Dataset entries
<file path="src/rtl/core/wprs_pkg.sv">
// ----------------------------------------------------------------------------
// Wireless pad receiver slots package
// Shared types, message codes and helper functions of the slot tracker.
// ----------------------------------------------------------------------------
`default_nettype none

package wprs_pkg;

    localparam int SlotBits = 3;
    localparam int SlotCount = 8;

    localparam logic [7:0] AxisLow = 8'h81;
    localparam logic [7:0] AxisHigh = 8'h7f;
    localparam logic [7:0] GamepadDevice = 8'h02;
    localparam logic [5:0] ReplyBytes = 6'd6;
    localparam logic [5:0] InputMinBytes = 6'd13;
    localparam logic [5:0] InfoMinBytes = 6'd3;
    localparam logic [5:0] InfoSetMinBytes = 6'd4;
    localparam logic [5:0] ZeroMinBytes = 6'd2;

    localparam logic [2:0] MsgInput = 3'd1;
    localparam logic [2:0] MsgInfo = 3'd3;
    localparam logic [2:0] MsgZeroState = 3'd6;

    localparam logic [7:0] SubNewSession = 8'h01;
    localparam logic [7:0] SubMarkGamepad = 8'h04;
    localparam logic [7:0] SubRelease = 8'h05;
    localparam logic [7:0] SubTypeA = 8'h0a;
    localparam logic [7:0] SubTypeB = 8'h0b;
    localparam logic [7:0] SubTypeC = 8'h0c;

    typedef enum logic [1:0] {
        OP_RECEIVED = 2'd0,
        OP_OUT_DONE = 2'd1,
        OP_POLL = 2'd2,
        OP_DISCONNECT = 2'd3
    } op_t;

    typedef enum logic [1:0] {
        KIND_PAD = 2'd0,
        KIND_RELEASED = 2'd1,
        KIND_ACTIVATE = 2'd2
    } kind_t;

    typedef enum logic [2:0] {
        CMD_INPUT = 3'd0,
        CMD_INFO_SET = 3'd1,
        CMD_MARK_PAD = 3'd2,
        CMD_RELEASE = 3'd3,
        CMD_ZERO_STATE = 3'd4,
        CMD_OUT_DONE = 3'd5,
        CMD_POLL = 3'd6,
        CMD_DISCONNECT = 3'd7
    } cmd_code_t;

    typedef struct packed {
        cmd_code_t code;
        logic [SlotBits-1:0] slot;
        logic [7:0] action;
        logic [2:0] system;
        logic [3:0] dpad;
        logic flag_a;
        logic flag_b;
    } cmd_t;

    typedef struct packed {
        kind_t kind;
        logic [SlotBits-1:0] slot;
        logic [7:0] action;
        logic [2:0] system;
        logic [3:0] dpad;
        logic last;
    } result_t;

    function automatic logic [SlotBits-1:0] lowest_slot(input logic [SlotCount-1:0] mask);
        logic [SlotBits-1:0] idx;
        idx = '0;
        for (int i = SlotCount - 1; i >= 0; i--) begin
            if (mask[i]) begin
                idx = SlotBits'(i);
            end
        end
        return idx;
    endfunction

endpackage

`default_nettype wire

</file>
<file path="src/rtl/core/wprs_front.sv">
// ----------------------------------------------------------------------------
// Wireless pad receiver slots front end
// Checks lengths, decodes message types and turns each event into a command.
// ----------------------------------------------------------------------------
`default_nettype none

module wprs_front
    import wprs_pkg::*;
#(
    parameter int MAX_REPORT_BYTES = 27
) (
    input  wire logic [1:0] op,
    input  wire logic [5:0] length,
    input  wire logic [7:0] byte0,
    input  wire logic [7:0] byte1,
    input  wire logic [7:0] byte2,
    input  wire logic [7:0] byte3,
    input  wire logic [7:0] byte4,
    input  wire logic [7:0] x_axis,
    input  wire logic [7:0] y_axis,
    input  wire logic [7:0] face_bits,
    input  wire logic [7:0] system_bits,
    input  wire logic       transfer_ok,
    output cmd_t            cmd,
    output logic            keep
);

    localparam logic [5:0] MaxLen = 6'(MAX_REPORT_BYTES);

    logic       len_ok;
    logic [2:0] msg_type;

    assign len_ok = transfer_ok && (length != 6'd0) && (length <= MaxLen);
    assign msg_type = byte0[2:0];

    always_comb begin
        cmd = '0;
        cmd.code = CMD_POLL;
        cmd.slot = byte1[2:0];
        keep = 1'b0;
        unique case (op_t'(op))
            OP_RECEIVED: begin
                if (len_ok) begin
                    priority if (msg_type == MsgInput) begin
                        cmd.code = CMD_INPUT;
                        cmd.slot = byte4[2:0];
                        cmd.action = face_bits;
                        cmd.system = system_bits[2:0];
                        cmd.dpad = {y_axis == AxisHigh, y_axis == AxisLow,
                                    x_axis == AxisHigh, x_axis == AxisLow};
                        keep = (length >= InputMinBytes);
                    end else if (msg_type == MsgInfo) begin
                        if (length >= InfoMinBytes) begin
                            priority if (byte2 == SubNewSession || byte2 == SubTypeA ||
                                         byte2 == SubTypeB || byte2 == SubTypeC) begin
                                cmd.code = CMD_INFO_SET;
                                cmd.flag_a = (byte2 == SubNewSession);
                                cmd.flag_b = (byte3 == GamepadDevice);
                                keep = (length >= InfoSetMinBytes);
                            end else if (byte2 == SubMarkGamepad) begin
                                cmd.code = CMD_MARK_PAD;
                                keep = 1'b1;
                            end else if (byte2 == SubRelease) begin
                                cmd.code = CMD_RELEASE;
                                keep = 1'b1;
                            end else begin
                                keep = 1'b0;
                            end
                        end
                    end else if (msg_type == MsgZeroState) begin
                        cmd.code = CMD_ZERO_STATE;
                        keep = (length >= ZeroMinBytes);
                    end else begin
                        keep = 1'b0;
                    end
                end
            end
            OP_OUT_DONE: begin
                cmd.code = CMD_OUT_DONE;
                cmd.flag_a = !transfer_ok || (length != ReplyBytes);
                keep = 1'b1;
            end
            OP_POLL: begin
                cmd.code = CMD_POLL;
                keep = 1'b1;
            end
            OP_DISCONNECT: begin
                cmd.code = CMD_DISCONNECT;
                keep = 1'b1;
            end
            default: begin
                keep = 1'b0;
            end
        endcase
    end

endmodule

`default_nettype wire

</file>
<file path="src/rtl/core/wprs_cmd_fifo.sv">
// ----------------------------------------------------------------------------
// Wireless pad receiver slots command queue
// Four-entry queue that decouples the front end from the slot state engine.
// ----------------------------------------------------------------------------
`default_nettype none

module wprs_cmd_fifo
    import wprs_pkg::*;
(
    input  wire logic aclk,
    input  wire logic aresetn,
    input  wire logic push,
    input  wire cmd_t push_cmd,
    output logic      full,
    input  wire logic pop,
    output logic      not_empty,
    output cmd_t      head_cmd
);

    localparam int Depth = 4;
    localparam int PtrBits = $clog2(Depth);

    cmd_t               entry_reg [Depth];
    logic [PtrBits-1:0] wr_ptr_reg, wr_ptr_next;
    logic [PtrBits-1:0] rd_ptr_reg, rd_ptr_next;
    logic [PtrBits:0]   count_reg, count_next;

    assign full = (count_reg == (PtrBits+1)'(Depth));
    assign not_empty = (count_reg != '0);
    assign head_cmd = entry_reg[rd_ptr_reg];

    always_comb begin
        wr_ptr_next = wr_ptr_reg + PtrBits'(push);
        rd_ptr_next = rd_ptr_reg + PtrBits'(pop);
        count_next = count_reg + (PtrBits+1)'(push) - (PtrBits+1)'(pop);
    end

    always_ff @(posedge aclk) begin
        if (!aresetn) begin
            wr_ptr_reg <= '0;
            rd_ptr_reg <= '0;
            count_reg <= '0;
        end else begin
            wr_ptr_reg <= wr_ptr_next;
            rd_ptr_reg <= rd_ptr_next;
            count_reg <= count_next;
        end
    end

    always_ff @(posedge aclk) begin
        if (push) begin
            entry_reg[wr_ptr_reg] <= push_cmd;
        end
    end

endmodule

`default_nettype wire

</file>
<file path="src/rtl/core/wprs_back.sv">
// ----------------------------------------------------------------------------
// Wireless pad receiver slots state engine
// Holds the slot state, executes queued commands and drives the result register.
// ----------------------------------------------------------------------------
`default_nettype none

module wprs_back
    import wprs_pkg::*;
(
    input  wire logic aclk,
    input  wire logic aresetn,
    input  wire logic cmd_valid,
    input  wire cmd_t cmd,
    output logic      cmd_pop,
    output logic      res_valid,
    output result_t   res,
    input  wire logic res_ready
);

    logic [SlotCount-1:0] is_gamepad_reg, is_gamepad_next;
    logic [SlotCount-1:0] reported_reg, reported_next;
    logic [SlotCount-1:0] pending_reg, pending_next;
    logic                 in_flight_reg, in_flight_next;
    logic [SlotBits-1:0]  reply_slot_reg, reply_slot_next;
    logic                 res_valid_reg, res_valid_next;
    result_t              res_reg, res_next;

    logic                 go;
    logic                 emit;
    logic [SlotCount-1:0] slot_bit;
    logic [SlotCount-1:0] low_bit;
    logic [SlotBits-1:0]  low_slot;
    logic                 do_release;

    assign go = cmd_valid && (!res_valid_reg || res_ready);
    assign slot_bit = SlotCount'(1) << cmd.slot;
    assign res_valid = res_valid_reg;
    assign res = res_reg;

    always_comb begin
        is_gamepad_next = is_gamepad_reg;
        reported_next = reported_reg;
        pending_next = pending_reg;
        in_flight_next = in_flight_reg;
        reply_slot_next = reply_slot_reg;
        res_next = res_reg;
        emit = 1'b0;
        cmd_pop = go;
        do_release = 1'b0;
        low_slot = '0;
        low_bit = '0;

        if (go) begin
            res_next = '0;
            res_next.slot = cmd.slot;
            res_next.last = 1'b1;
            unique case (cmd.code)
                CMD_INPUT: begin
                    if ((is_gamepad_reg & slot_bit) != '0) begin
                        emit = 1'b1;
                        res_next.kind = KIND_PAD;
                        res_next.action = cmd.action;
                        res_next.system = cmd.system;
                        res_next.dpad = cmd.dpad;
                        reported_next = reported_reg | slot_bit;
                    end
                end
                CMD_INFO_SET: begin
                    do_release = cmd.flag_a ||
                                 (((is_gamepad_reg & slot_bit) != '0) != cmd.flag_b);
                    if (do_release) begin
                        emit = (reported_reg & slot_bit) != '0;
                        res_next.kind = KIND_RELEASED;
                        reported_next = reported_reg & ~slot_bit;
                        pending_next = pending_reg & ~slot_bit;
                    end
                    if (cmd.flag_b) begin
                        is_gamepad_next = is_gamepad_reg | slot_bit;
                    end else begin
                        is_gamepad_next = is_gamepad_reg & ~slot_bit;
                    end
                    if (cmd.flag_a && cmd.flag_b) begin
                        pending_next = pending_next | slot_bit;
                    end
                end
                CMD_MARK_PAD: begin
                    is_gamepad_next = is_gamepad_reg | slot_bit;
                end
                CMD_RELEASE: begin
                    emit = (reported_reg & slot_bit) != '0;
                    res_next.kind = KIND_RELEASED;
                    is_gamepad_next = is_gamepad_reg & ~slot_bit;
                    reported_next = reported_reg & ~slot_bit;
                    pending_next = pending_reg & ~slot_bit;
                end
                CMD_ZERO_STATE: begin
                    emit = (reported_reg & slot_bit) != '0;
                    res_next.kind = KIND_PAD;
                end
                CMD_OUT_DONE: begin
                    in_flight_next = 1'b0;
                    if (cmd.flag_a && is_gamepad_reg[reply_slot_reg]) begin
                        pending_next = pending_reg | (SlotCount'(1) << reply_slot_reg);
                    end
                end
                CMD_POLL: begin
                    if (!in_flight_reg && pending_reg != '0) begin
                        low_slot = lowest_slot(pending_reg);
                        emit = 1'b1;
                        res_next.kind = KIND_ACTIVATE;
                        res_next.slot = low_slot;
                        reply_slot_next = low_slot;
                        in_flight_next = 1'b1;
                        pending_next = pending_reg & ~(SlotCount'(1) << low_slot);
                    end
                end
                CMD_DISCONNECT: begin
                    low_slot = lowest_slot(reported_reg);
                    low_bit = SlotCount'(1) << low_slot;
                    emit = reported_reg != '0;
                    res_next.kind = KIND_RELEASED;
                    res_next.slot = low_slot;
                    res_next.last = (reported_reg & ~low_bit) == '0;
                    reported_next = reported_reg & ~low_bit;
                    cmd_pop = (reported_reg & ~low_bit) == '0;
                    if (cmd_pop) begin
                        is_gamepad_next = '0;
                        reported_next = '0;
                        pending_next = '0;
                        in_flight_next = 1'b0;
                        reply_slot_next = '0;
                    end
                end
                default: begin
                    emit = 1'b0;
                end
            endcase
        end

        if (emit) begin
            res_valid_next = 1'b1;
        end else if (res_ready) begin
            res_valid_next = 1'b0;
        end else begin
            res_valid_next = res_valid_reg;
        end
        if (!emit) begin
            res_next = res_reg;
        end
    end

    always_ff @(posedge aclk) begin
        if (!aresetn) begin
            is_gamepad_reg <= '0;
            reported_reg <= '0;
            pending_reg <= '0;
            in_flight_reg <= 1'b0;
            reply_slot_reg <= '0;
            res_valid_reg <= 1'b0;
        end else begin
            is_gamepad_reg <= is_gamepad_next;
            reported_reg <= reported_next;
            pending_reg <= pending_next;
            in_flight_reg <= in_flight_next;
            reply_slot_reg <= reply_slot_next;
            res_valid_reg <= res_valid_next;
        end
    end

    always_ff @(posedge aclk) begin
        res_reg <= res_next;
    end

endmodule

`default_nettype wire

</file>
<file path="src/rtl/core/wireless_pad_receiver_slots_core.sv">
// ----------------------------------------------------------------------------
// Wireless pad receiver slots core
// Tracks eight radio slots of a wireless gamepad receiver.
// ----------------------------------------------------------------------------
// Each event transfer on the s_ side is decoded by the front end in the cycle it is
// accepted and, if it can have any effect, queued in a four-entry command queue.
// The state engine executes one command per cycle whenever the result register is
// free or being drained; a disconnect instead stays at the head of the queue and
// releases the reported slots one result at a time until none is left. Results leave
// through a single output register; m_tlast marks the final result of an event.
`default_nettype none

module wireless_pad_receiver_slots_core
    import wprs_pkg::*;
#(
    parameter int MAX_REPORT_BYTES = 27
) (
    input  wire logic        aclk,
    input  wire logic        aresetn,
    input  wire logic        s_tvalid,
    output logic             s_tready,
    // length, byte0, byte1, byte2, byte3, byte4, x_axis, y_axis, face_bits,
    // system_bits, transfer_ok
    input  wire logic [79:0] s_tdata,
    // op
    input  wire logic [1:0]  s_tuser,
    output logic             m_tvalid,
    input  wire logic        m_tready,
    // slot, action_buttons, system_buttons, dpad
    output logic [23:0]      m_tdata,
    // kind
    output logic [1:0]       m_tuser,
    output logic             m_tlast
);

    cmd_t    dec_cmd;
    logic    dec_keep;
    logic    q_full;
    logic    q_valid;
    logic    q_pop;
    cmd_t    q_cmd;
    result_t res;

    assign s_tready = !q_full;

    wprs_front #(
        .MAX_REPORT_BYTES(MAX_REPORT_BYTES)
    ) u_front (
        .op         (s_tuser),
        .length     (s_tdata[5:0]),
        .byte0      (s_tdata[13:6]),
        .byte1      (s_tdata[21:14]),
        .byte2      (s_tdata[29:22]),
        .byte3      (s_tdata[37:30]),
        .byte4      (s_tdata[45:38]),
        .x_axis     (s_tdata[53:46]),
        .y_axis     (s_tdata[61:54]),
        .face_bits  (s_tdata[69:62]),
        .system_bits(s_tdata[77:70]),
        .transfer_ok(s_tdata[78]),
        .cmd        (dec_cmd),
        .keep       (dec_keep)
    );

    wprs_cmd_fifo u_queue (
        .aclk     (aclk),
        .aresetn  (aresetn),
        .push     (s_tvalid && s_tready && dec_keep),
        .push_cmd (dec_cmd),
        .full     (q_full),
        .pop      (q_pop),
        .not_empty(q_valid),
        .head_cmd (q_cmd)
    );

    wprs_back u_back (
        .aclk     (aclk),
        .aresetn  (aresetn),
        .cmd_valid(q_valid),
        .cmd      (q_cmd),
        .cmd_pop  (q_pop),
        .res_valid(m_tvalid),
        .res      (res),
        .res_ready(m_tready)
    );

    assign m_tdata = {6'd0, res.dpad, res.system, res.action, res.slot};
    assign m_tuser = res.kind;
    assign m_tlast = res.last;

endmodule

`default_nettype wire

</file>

Problem description: Copy out only the lines above from the one with "localparam logic [7:0] AxisLow = 8'h81;" to the one with "localparam logic [7:0] SubNewSession", inclusive, exactly as they stand.

Answer to the exercise:
    localparam logic [7:0] AxisLow = 8'h81;
    localparam logic [7:0] AxisHigh = 8'h7f;
    localparam logic [7:0] GamepadDevice = 8'h02;
    localparam logic [5:0] ReplyBytes = 6'd6;
    localparam logic [5:0] InputMinBytes = 6'd13;
    localparam logic [5:0] InfoMinBytes = 6'd3;
    localparam logic [5:0] InfoSetMinBytes = 6'd4;
    localparam logic [5:0] ZeroMinBytes = 6'd2;

    localparam logic [2:0] MsgInput = 3'd1;
    localparam logic [2:0] MsgInfo = 3'd3;
    localparam logic [2:0] MsgZeroState = 3'd6;

    localparam logic [7:0] SubNewSession = 8'h01;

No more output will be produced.